Write out, word for word, the part of the listing below that opens with the line containing "metal,part of all" and closes with the line containing "## flip-flops by", keeping both of those lines and adding no others.

==============================

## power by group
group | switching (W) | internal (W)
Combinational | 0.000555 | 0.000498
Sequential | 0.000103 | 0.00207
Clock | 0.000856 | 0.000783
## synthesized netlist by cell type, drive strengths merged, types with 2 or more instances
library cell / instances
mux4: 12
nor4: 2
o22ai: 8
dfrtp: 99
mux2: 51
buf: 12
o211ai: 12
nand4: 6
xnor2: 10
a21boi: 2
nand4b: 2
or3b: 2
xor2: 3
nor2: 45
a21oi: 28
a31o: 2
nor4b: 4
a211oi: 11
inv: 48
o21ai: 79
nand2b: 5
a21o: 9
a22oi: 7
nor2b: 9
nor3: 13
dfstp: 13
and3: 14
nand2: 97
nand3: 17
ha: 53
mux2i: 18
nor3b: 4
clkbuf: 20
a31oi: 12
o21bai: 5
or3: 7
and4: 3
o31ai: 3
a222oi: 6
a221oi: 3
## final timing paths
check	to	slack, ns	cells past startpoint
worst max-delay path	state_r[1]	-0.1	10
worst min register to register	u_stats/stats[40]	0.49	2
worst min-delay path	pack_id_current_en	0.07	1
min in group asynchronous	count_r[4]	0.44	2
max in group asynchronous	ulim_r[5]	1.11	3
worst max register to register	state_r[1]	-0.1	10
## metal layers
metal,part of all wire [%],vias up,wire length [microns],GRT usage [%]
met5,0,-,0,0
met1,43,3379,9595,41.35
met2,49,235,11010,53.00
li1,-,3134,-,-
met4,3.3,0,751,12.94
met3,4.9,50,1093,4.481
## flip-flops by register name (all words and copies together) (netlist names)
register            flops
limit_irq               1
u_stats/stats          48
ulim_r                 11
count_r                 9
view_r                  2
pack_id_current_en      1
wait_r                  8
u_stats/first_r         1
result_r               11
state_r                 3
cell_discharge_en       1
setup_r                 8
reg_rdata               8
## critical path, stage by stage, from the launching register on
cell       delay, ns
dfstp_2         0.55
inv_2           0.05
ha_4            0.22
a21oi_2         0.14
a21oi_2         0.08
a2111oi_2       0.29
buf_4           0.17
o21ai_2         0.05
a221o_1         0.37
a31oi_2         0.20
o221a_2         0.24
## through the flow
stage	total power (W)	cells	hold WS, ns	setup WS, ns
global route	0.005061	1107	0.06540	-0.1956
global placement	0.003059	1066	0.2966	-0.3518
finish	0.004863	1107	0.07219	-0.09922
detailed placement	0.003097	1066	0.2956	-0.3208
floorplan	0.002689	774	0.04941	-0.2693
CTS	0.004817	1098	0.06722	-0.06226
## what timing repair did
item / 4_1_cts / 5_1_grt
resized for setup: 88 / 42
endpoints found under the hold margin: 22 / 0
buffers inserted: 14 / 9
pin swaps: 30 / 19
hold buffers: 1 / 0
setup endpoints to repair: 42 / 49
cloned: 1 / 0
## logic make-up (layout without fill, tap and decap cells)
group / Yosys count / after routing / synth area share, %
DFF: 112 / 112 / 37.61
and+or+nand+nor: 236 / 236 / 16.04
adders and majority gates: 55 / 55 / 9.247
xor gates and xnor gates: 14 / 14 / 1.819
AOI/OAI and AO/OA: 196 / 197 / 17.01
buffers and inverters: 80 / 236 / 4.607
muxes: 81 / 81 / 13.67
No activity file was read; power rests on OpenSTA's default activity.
**src/hdl/adcc_pkg.sv**
```systemverilog
// Package for the converter control block: register map, fields, codes.
// Assumes a 32-bit APB bus with byte addresses as printed.
package adcc_pkg;
    localparam logic [31:0] STATUS_ADDR   = 32'h4004_8000;
    localparam logic [31:0] SELECT_ADDR   = 32'h4004_8004;
    localparam logic [31:0] CONTROL_ADDR  = 32'h4004_8008;
    localparam logic [31:0] RESULT_ADDR   = 32'h4004_8048;
    localparam logic [31:0] IRQ_STAT_ADDR = 32'h4004_804c;
    localparam logic [31:0] IRQ_MASK_ADDR = 32'h4004_8050;

    localparam int RES_MSB      = 9;
    localparam int RES_LSB      = 7;
    localparam int PWR_BIT      = 2;
    localparam int TRIG_BIT     = 1;
    localparam int CHAN_MSB     = 5;
    localparam int CHAN_LSB     = 4;
    localparam int ACT_MSB      = 6;
    localparam int ACT_LSB      = 4;
    localparam int RESULT_W     = 10;

    localparam logic [9:0] SELECT_RESET  = 10'h004;
    localparam logic [9:0] CONTROL_RESET = 10'h000;
    localparam logic [9:0] RESULT_RESET  = 10'h000;

    localparam logic [2:0] ACT_STOPPED = 3'h0;
    localparam logic [2:0] ACT_RISE    = 3'h1;
    localparam logic [2:0] ACT_SAMPLE  = 3'h2;
    localparam logic [2:0] ACT_CONVERT = 3'h3;
    localparam logic [2:0] ACT_READY   = 3'h4;

    // Input settling delay before sampling, in ns
    localparam int RISE_NS      = 400;
    localparam int CLK_NS       = 40;
    localparam int RISE_CYC_RAW = (RISE_NS + CLK_NS - 1) / CLK_NS;
    localparam int RISE_CYC     = (RISE_CYC_RAW < 1) ? 1 : RISE_CYC_RAW;

    typedef enum logic [2:0] {
        ADCC_IDLE,
        ADCC_RISE,
        ADCC_SAMPLE,
        ADCC_CONVERT,
        ADCC_READY
    } adcc_state_t;
endpackage

```
**src/hdl/adcc_top.sv**
```systemverilog
// Control and result logic of a three-channel successive-approximation converter.
// Assumes an APB master on clk, an analog comparator and trial DAC outside,
// and a slow sampling clock arriving as an ordinary pin.
// Notes on behaviour
// - Resolution field sets ten down to three bits
// - Result bits stay left aligned, unshifted
// - Fewer bits means fewer converter cycles
// - Power bit zero holds power down
// - Trigger one starts conversion on selection
// - Trigger clears itself once conversion starts
// - Reserved bits unspecified; software writes zero
// - Result register holds latest completed conversion
// - Completion raises interrupt; software waits
// - Conversion takes N plus one sample cycles
// - Activity field reports converter phase
// - Channel field selects one of three inputs
//
// The APB slave port was decided locally.
`timescale 1ns/1ns
`default_nettype none
module adcc_top #(
    parameter int RISE_CYCLES = adcc_pkg::RISE_CYC
) (
    input  wire logic        clk,
    input  wire logic        nrst,
    input  wire logic        psel,
    input  wire logic        penable,
    input  wire logic        pwrite,
    input  wire logic [31:0] paddr,
    input  wire logic [31:0] pwdata,
    output logic      [31:0] prdata,
    output logic             pready,
    output logic             pslverr,
    input  wire logic        sample_clk_pin,
    input  wire logic        comparator_pin,
    output logic             analog_power_down,
    output logic             analog_reset,
    output logic [2:0]       analog_input_enable,
    output logic             sample_hold,
    output logic [9:0]       trial_code,
    output logic             irq
);
    logic [9:0]  select_reg;
    logic [9:0]  control_reg;
    logic [9:0]  result_reg;
    logic [9:0]  sar_reg;
    logic [3:0]  bit_reg;
    logic [3:0]  lsb_reg;
    logic [7:0]  rise_cnt_reg;
    logic        irq_stat_reg;
    logic        irq_mask_reg;
    logic        pwr_prev_reg;
    logic [1:0]  sync1_reg;
    logic [1:0]  sync2_reg;
    logic [1:0]  sync3_reg;
    logic [1:0]  filt_reg;
    logic        samp_prev_reg;
    adcc_pkg::adcc_state_t state_reg;
    logic [2:0]  activity;
    logic        wr_en;
    logic        rd_en;
    logic        hit;
    logic        samp_tick;
    logic        conv_start;
    logic        conv_done;
    logic        trig_req;
    logic        pwr_on;
    logic [31:0] prdata_reg;
    logic [31:0] prdata_next;
    logic [9:0]  trial_reg;
    logic [9:0]  trial_next;

    // Rise counter is eight bits; the result width is fixed by the package
    if (RISE_CYCLES < 1 || RISE_CYCLES > 256) begin : g_bad_rise
        $error("RISE_CYCLES must lie in 1 to 256");
    end
    if (adcc_pkg::RESULT_W != 10) begin : g_bad_width
        $error("RESULT_W must be 10");
    end

    assign wr_en = psel & penable & pwrite;
    // Read data captured in the setup cycle, so prdata comes from a flop
    assign rd_en = psel & ~penable & ~pwrite;
    assign pready = 1'b1;
    assign hit = (paddr == adcc_pkg::STATUS_ADDR) | (paddr == adcc_pkg::SELECT_ADDR)
               | (paddr == adcc_pkg::CONTROL_ADDR) | (paddr == adcc_pkg::RESULT_ADDR)
               | (paddr == adcc_pkg::IRQ_STAT_ADDR) | (paddr == adcc_pkg::IRQ_MASK_ADDR);
    assign pslverr = psel & penable & ~hit;

    // Pin synchronisers, three stages each
    always_ff @(posedge clk or negedge nrst) begin
        if (!nrst) begin
            sync1_reg <= 2'h0;
            sync2_reg <= 2'h0;
            sync3_reg <= 2'h0;
        end else begin
            sync1_reg <= {comparator_pin, sample_clk_pin};
            sync2_reg <= sync1_reg;
            sync3_reg <= sync2_reg;
        end
    end

    // Level counts once stages two and three agree; rejects one-flop glitches
    always_ff @(posedge clk or negedge nrst) begin
        if (!nrst) begin
            filt_reg <= 2'h0;
        end else begin
            for (int i = 0; i < 2; i++) begin
                if (sync2_reg[i] == sync3_reg[i]) begin
                    filt_reg[i] <= sync3_reg[i];
                end
            end
        end
    end

    always_ff @(posedge clk or negedge nrst) begin
        if (!nrst) begin
            samp_prev_reg <= 1'b0;
        end else begin
            samp_prev_reg <= filt_reg[0];
        end
    end

    // Rising edge of the filtered sample clock
    assign samp_tick = filt_reg[0] & ~samp_prev_reg;
    assign pwr_on = control_reg[adcc_pkg::PWR_BIT];
    assign trig_req = control_reg[adcc_pkg::TRIG_BIT];
    assign conv_start = (state_reg == adcc_pkg::ADCC_IDLE) & trig_req & pwr_on;
    assign conv_done = (state_reg == adcc_pkg::ADCC_READY);

    // Channel select register, all bits stored as written
    always_ff @(posedge clk or negedge nrst) begin
        if (!nrst) begin
            select_reg <= adcc_pkg::SELECT_RESET;
        end else if (wr_en && paddr == adcc_pkg::SELECT_ADDR) begin
            select_reg <= pwdata[9:0];
        end
    end

    // Control register with self-clearing trigger
    // A trigger written while busy waits for the stopped state
    always_ff @(posedge clk or negedge nrst) begin
        if (!nrst) begin
            control_reg <= adcc_pkg::CONTROL_RESET;
        end else if (wr_en && paddr == adcc_pkg::CONTROL_ADDR) begin
            control_reg <= pwdata[9:0];
            control_reg[adcc_pkg::TRIG_BIT] <= pwdata[adcc_pkg::TRIG_BIT]
                                               & pwdata[adcc_pkg::PWR_BIT];
        end else if (conv_start || !pwr_on) begin
            control_reg[adcc_pkg::TRIG_BIT] <= 1'b0;
        end
    end

    // Conversion sequencer
    always_ff @(posedge clk or negedge nrst) begin
        if (!nrst) begin
            state_reg    <= adcc_pkg::ADCC_IDLE;
            rise_cnt_reg <= 8'h00;
            bit_reg      <= 4'h0;
            lsb_reg      <= 4'h0;
        end else if (!pwr_on) begin
            state_reg <= adcc_pkg::ADCC_IDLE;
        end else begin
            unique case (state_reg)
                adcc_pkg::ADCC_IDLE: begin
                    if (conv_start) begin
                        state_reg    <= adcc_pkg::ADCC_RISE;
                        rise_cnt_reg <= 8'(RISE_CYCLES - 1);
                        lsb_reg      <= {1'b0, control_reg[adcc_pkg::RES_MSB:adcc_pkg::RES_LSB]};
                    end
                end
                adcc_pkg::ADCC_RISE: begin
                    if (rise_cnt_reg == 8'h00) begin
                        state_reg <= adcc_pkg::ADCC_SAMPLE;
                    end else begin
                        rise_cnt_reg <= rise_cnt_reg - 8'h01;
                    end
                end
                adcc_pkg::ADCC_SAMPLE: begin
                    if (samp_tick) begin
                        state_reg <= adcc_pkg::ADCC_CONVERT;
                        bit_reg   <= 4'(adcc_pkg::RESULT_W - 1);
                    end
                end
                adcc_pkg::ADCC_CONVERT: begin
                    if (samp_tick) begin
                        if (bit_reg == lsb_reg) begin
                            state_reg <= adcc_pkg::ADCC_READY;
                        end else begin
                            bit_reg <= bit_reg - 4'h1;
                        end
                    end
                end
                adcc_pkg::ADCC_READY: begin
                    state_reg <= adcc_pkg::ADCC_IDLE;
                end
                // Unused codes fall back to stopped
                default: begin
                    state_reg <= adcc_pkg::ADCC_IDLE;
                end
            endcase
        end
    end

    // Successive approximation register
    always_ff @(posedge clk or negedge nrst) begin
        if (!nrst) begin
            sar_reg <= 10'h000;
        end else if (state_reg == adcc_pkg::ADCC_SAMPLE) begin
            sar_reg <= 10'h000;
        end else if (state_reg == adcc_pkg::ADCC_CONVERT && samp_tick) begin
            sar_reg[bit_reg] <= filt_reg[1];
        end
    end

    // Trial code: decided bits plus the bit under test
    always_comb begin
        trial_next = sar_reg;
        if (state_reg == adcc_pkg::ADCC_CONVERT) begin
            trial_next[bit_reg] = 1'b1;
        end
    end

    // Registered so the trial DAC never sees decode glitches
    always_ff @(posedge clk or negedge nrst) begin
        if (!nrst) begin
            trial_reg <= 10'h000;
        end else begin
            trial_reg <= trial_next;
        end
    end

    assign trial_code = trial_reg;

    always_ff @(posedge clk or negedge nrst) begin
        if (!nrst) begin
            result_reg <= adcc_pkg::RESULT_RESET;
        end else if (conv_done) begin
            result_reg <= sar_reg;
        end
    end

    // Completion wins over a clear in the same cycle
    // sticky done flag
    always_ff @(posedge clk or negedge nrst) begin
        if (!nrst) begin
            irq_stat_reg <= 1'b0;
        end else if (conv_done) begin
            irq_stat_reg <= 1'b1;
        end else if (wr_en && paddr == adcc_pkg::IRQ_STAT_ADDR && pwdata[0]) begin
            irq_stat_reg <= 1'b0;
        end
    end

    always_ff @(posedge clk or negedge nrst) begin
        if (!nrst) begin
            irq_mask_reg <= 1'b0;
        end else if (wr_en && paddr == adcc_pkg::IRQ_MASK_ADDR) begin
            irq_mask_reg <= pwdata[0];
        end
    end

    assign irq = irq_stat_reg & irq_mask_reg;

    // Internal reset pulse on each power-up
    always_ff @(posedge clk or negedge nrst) begin
        if (!nrst) begin
            pwr_prev_reg <= 1'b0;
            analog_reset <= 1'b0;
        end else begin
            pwr_prev_reg <= pwr_on;
            analog_reset <= pwr_on & ~pwr_prev_reg;
        end
    end

    assign analog_power_down = ~pwr_on;
    assign sample_hold = (state_reg == adcc_pkg::ADCC_SAMPLE) & pwr_on;

    always_comb begin
        analog_input_enable = 3'h0;
        unique case (select_reg[adcc_pkg::CHAN_MSB:adcc_pkg::CHAN_LSB])
            2'h0: analog_input_enable = 3'h1;
            2'h1: analog_input_enable = 3'h2;
            2'h2: analog_input_enable = 3'h4;
            2'h3: analog_input_enable = 3'h0;
        endcase
    end

    always_comb begin
        activity = adcc_pkg::ACT_STOPPED;
        unique case (state_reg)
            adcc_pkg::ADCC_IDLE:    activity = adcc_pkg::ACT_STOPPED;
            adcc_pkg::ADCC_RISE:    activity = adcc_pkg::ACT_RISE;
            adcc_pkg::ADCC_SAMPLE:  activity = adcc_pkg::ACT_SAMPLE;
            adcc_pkg::ADCC_CONVERT: activity = adcc_pkg::ACT_CONVERT;
            adcc_pkg::ADCC_READY:   activity = adcc_pkg::ACT_READY;
            default:                activity = adcc_pkg::ACT_STOPPED;
        endcase
    end

    always_comb begin
        prdata_next = 32'h0000_0000;
        if (rd_en) begin
            unique case (paddr)
                adcc_pkg::STATUS_ADDR:   prdata_next[adcc_pkg::ACT_MSB:adcc_pkg::ACT_LSB]
                                             = activity;
                adcc_pkg::SELECT_ADDR:   prdata_next[9:0] = select_reg;
                adcc_pkg::CONTROL_ADDR:  prdata_next[9:0] = control_reg;
                adcc_pkg::RESULT_ADDR:   prdata_next[9:0] = result_reg;
                adcc_pkg::IRQ_STAT_ADDR: prdata_next[0] = irq_stat_reg;
                adcc_pkg::IRQ_MASK_ADDR: prdata_next[0] = irq_mask_reg;
                default:                 prdata_next = 32'h0000_0000;
            endcase
        end
    end

    // Zero outside the access phase of a read
    always_ff @(posedge clk or negedge nrst) begin
        if (!nrst) begin
            prdata_reg <= 32'h0000_0000;
        end else begin
            prdata_reg <= prdata_next;
        end
    end

    assign prdata = prdata_reg;
endmodule
`default_nettype wire

```
[src/gdrc_defines.vh]
// What this block does
// - direction bit 0 makes a pin input, 1 makes it output
// - upper config at 630h: pin n select bit 2*(n-16), direction next bit
// - upper input with select 0 feeds upper input data bit n-16
// - input with select 1 feeds the general interrupt path
// - upper output with select 0 is driven from upper output data bit n-16
// - pin 15 uses lower bits 30/31; output select 1 drives hot-plug reset
// - upper config register exists only in upstream port space
// - all bits reset to 0; writable by software, loader and serial bus
`ifndef GDRC_DEFINES_VH
`define GDRC_DEFINES_VH
`define GDRC_OFF_LOWER    12'h62C
`define GDRC_OFF_UPPER    12'h630
`define GDRC_OFF_IN_LO    12'h63C
`define GDRC_OFF_IN_HI    12'h640
`define GDRC_OFF_OUT_LO   12'h644
`define GDRC_OFF_OUT_HI   12'h648
`define GDRC_CFG_RESET    32'h00000000
`define GDRC_P15_SEL_BIT  30
`define GDRC_P15_DIR_BIT  31
`define GDRC_NUM_UPPER    16
`endif

[src/gdrc_pin_route.v]
`timescale 1ns/1ps
// routing of one pin from its select and direction bits
module gdrc_pin_route (
  input  wire sel,
  input  wire dir,
  input  wire pin_in,
  input  wire out_data,
  input  wire alt_out,
  output wire in_data,
  output wire irq_src,
  output wire pin_out,
  output wire pin_oe_n
);
  assign pin_oe_n = ~dir;
  assign in_data  = ~dir & ~sel & pin_in;
  assign irq_src  = ~dir & sel & pin_in;
  assign pin_out  = dir & (sel ? alt_out : out_data);
endmodule // gdrc_pin_route

[src/gdrc_cfg.v]
`timescale 1ns/1ps
`include "gdrc_defines.vh"
module gdrc_cfg (
  input  wire        clk_sys,
  input  wire        rstn,
  input  wire        upstream_port,
  input  wire        cfg_wr,
  input  wire        cfg_rd,
  input  wire [11:0] cfg_addr,
  input  wire [3:0]  cfg_be,
  input  wire [31:0] cfg_wdata,
  output reg  [31:0] cfg_rdata,
  input  wire [16:0] gpio_in,
  input  wire [16:0] out_data,
  input  wire        hp_perst_in,
  output wire [16:0] gpio_out,
  output wire [16:0] gpio_oe_n,
  output reg  [16:0] in_data_ff,
  output reg  [16:0] irq_src_ff,
  output reg  [15:0] upper_sel_err_ff
);
  // bit 0 = pin 15, bits 16:1 = pins 16..31
  reg  [31:0] lower_pin_config_tail_ff;
  reg  [31:0] upper_pin_direction_select_ff;
  reg  [31:0] nxt_lower_pin_config_tail;
  reg  [31:0] nxt_upper_pin_direction_select;
  reg  [16:0] nxt_in_data;
  reg  [16:0] nxt_irq_src;
  reg  [15:0] nxt_upper_sel_err;
  reg  [31:0] nxt_cfg_rdata;
  wire [16:0] sel_v;
  wire [16:0] dir_v;
  wire [16:0] alt_v;
  wire [16:0] in_w;
  wire [16:0] irq_w;
  wire        hit_lo;
  wire        hit_hi;
  wire        wr_lo;
  wire        wr_hi;
  genvar      i;

  // address decode
  assign hit_lo = (cfg_addr == `GDRC_OFF_LOWER);
  // the upper register exists only in the upstream port
  assign hit_hi = (cfg_addr == `GDRC_OFF_UPPER) & upstream_port;
  assign wr_lo  = cfg_wr & hit_lo;
  assign wr_hi  = cfg_wr & hit_hi;

  // lower register: whole word kept, only the pin 15 pair is used
  always @* begin
    nxt_lower_pin_config_tail = lower_pin_config_tail_ff;
    if (wr_lo & cfg_be[0]) begin
      nxt_lower_pin_config_tail[7:0] = cfg_wdata[7:0];
    end
    if (wr_lo & cfg_be[1]) begin
      nxt_lower_pin_config_tail[15:8] = cfg_wdata[15:8];
    end
    if (wr_lo & cfg_be[2]) begin
      nxt_lower_pin_config_tail[23:16] = cfg_wdata[23:16];
    end
    if (wr_lo & cfg_be[3]) begin
      nxt_lower_pin_config_tail[31:24] = cfg_wdata[31:24];
    end
  end

  // upper register: one byte lane per enable
  always @* begin
    nxt_upper_pin_direction_select = upper_pin_direction_select_ff;
    if (wr_hi & cfg_be[0]) begin
      nxt_upper_pin_direction_select[7:0] = cfg_wdata[7:0];
    end
    if (wr_hi & cfg_be[1]) begin
      nxt_upper_pin_direction_select[15:8] = cfg_wdata[15:8];
    end
    if (wr_hi & cfg_be[2]) begin
      nxt_upper_pin_direction_select[23:16] = cfg_wdata[23:16];
    end
    if (wr_hi & cfg_be[3]) begin
      nxt_upper_pin_direction_select[31:24] = cfg_wdata[31:24];
    end
  end

  // routing follows the register on the clock after the write
  always @(posedge clk_sys) begin
    if (!rstn) begin
      lower_pin_config_tail_ff      <= `GDRC_CFG_RESET;
      upper_pin_direction_select_ff <= `GDRC_CFG_RESET;
    end else begin
      lower_pin_config_tail_ff      <= nxt_lower_pin_config_tail;
      upper_pin_direction_select_ff <= nxt_upper_pin_direction_select;
    end
  end

  // pin 15 pair
  assign sel_v[0]  = lower_pin_config_tail_ff[`GDRC_P15_SEL_BIT];
  assign dir_v[0]  = lower_pin_config_tail_ff[`GDRC_P15_DIR_BIT];

  // pins 16..31: select at even bit, direction at the odd bit above
  assign sel_v[1]  = upper_pin_direction_select_ff[0];
  assign dir_v[1]  = upper_pin_direction_select_ff[1];
  assign sel_v[2]  = upper_pin_direction_select_ff[2];
  assign dir_v[2]  = upper_pin_direction_select_ff[3];
  assign sel_v[3]  = upper_pin_direction_select_ff[4];
  assign dir_v[3]  = upper_pin_direction_select_ff[5];
  assign sel_v[4]  = upper_pin_direction_select_ff[6];
  assign dir_v[4]  = upper_pin_direction_select_ff[7];
  assign sel_v[5]  = upper_pin_direction_select_ff[8];
  assign dir_v[5]  = upper_pin_direction_select_ff[9];
  assign sel_v[6]  = upper_pin_direction_select_ff[10];
  assign dir_v[6]  = upper_pin_direction_select_ff[11];
  assign sel_v[7]  = upper_pin_direction_select_ff[12];
  assign dir_v[7]  = upper_pin_direction_select_ff[13];
  assign sel_v[8]  = upper_pin_direction_select_ff[14];
  assign dir_v[8]  = upper_pin_direction_select_ff[15];
  assign sel_v[9]  = upper_pin_direction_select_ff[16];
  assign dir_v[9]  = upper_pin_direction_select_ff[17];
  assign sel_v[10] = upper_pin_direction_select_ff[18];
  assign dir_v[10] = upper_pin_direction_select_ff[19];
  assign sel_v[11] = upper_pin_direction_select_ff[20];
  assign dir_v[11] = upper_pin_direction_select_ff[21];
  assign sel_v[12] = upper_pin_direction_select_ff[22];
  assign dir_v[12] = upper_pin_direction_select_ff[23];
  assign sel_v[13] = upper_pin_direction_select_ff[24];
  assign dir_v[13] = upper_pin_direction_select_ff[25];
  assign sel_v[14] = upper_pin_direction_select_ff[26];
  assign dir_v[14] = upper_pin_direction_select_ff[27];
  assign sel_v[15] = upper_pin_direction_select_ff[28];
  assign dir_v[15] = upper_pin_direction_select_ff[29];
  assign sel_v[16] = upper_pin_direction_select_ff[30];
  assign dir_v[16] = upper_pin_direction_select_ff[31];

  // only pin 15 has an alternate output; reserved upper pins drive 0
  assign alt_v[0]    = hp_perst_in;
  assign alt_v[16:1] = 16'h0000;

  generate
    for (i = 0; i < 17; i = i + 1) begin : g_pin
      gdrc_pin_route u_route (
        .sel      (sel_v[i]),
        .dir      (dir_v[i]),
        .pin_in   (gpio_in[i]),
        .out_data (out_data[i]),
        .alt_out  (alt_v[i]),
        .in_data  (in_w[i]),
        .irq_src  (irq_w[i]),
        .pin_out  (gpio_out[i]),
        .pin_oe_n (gpio_oe_n[i])
      );
    end
  endgenerate

  // sampled pin views and the reserved-combination flag
  always @* begin
    nxt_in_data       = in_w;
    nxt_irq_src       = irq_w;
    // select 1 while output is reserved on the upper pins
    nxt_upper_sel_err = sel_v[16:1] & dir_v[16:1];
  end

  // read data holds until the next read
  always @* begin
    nxt_cfg_rdata = cfg_rdata;
    if (cfg_rd) begin
      case (cfg_addr)
        `GDRC_OFF_LOWER: begin
          nxt_cfg_rdata = lower_pin_config_tail_ff;
        end
        `GDRC_OFF_UPPER: begin
          // a downstream port has no upper register and reads zero
          if (upstream_port) begin
            nxt_cfg_rdata = upper_pin_direction_select_ff;
          end else begin
            nxt_cfg_rdata = 32'h00000000;
          end
        end
        default: begin
          nxt_cfg_rdata = 32'h00000000;
        end
      endcase
    end
  end

  always @(posedge clk_sys) begin
    if (!rstn) begin
      in_data_ff       <= 17'h00000;
      irq_src_ff       <= 17'h00000;
      upper_sel_err_ff <= 16'h0000;
      cfg_rdata        <= 32'h00000000;
    end else begin
      in_data_ff       <= nxt_in_data;
      irq_src_ff       <= nxt_irq_src;
      upper_sel_err_ff <= nxt_upper_sel_err;
      cfg_rdata        <= nxt_cfg_rdata;
    end
  end
endmodule // gdrc_cfg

==============================

### [Final answer]
metal,part of all wire [%],vias up,wire length [microns],GRT usage [%]
met5,0,-,0,0
met1,43,3379,9595,41.35
met2,49,235,11010,53.00
li1,-,3134,-,-
met4,3.3,0,751,12.94
met3,4.9,50,1093,4.481
## flip-flops by register name (all words and copies together) (netlist names)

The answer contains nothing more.